*** LISTED ENTRIES Section Begins ***
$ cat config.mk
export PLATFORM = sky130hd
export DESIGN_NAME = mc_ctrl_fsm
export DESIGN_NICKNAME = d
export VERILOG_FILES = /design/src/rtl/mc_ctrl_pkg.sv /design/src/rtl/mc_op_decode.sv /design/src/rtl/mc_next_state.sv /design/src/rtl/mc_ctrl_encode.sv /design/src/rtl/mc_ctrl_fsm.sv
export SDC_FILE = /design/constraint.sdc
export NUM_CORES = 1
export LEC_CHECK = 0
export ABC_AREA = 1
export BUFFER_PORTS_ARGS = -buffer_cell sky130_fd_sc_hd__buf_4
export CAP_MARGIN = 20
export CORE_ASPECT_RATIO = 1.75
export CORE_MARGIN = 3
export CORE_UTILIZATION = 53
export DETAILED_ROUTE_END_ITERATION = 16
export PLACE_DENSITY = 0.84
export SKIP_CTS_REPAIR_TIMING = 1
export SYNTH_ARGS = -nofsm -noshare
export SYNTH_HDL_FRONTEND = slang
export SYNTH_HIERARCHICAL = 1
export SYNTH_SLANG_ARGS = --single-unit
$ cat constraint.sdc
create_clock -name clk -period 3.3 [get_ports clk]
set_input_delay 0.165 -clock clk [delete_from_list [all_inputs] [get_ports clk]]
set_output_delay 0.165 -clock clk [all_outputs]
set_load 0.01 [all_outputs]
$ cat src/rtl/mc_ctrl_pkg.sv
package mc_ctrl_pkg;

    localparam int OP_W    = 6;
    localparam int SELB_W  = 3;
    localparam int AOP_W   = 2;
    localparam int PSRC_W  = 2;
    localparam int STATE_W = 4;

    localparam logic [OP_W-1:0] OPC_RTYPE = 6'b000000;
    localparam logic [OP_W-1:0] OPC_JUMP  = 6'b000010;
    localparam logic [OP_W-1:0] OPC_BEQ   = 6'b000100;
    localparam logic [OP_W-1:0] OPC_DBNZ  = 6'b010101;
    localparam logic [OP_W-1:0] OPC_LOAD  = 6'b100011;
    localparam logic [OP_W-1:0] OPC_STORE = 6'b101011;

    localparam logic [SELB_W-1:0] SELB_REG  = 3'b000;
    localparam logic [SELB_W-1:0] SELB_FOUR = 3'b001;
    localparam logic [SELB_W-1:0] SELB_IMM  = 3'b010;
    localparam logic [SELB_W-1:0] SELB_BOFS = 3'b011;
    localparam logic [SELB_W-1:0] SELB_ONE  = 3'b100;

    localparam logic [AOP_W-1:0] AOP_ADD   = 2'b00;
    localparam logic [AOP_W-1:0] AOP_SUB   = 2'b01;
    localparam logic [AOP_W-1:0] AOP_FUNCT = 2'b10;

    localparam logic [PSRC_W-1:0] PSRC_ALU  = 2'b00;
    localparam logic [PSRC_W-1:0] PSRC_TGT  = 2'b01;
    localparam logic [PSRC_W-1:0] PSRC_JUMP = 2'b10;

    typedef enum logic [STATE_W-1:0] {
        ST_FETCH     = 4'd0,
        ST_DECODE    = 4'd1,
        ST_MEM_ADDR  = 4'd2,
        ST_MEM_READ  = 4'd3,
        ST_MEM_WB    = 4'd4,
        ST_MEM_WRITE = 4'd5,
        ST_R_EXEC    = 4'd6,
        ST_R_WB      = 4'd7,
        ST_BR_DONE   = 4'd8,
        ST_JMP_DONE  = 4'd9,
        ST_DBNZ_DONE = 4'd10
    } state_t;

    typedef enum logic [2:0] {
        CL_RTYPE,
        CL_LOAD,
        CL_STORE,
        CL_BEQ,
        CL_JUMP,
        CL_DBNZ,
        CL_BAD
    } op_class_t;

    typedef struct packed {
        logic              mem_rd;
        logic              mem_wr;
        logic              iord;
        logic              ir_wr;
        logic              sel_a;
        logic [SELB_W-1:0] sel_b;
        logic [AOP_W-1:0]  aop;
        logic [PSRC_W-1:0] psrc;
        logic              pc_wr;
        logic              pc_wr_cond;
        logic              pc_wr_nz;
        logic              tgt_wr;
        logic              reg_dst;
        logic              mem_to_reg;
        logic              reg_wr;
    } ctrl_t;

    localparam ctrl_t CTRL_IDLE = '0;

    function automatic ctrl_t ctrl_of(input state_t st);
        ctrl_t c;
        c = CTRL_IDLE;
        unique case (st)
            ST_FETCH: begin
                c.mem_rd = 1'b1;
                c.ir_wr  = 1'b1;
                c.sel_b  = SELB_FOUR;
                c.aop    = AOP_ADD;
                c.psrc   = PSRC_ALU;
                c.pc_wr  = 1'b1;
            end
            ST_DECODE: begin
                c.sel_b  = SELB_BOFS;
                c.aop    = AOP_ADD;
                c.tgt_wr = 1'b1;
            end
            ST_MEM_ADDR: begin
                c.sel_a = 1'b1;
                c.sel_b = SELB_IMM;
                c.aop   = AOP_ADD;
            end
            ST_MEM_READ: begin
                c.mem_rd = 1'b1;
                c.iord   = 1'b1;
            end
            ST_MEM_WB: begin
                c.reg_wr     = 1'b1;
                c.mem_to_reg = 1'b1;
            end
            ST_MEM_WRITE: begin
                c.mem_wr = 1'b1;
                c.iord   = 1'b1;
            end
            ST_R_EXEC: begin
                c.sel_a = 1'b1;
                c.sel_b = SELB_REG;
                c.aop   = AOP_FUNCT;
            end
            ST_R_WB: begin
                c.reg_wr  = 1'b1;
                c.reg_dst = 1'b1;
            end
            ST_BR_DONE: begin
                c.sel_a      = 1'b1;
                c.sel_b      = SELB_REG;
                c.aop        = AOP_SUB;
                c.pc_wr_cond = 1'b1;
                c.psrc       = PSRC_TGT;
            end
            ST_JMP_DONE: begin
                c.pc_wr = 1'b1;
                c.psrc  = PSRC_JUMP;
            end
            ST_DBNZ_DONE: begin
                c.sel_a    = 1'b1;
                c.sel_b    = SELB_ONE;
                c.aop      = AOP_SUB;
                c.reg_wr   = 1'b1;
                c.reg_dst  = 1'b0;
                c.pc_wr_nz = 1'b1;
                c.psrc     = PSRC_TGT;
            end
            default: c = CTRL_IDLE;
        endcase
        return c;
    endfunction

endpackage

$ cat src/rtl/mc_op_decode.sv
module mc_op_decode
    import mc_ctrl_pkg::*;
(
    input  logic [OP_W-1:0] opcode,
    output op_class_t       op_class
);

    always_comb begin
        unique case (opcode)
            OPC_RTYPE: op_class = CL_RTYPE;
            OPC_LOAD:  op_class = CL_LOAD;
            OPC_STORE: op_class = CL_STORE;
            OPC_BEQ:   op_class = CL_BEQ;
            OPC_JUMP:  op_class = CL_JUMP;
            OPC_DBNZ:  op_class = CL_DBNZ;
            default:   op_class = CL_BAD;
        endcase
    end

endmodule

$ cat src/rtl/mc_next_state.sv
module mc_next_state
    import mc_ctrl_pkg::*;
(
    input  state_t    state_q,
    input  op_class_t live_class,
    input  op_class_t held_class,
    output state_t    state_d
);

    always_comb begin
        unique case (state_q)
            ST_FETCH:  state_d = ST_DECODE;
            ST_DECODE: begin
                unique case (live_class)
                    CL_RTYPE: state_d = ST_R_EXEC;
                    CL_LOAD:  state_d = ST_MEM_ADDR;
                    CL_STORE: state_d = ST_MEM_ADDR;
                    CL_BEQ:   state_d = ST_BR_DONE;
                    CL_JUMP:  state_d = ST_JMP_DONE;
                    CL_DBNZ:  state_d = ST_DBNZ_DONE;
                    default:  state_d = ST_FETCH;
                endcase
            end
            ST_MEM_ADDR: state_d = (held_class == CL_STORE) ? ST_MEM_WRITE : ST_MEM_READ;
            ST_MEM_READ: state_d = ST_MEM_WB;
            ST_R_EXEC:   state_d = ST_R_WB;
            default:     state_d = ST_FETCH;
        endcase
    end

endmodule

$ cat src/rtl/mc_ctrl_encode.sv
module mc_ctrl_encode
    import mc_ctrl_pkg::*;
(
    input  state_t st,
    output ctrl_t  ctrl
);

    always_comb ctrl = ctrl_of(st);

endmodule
*** LISTED ENTRIES Section Ends ***
### PROBLEM REQUIREMENTS
If a line in the records contains "default", report it.

### REPLY
            default: c = CTRL_IDLE;
            default:   op_class = CL_BAD;
                    default:  state_d = ST_FETCH;
            default:     state_d = ST_FETCH;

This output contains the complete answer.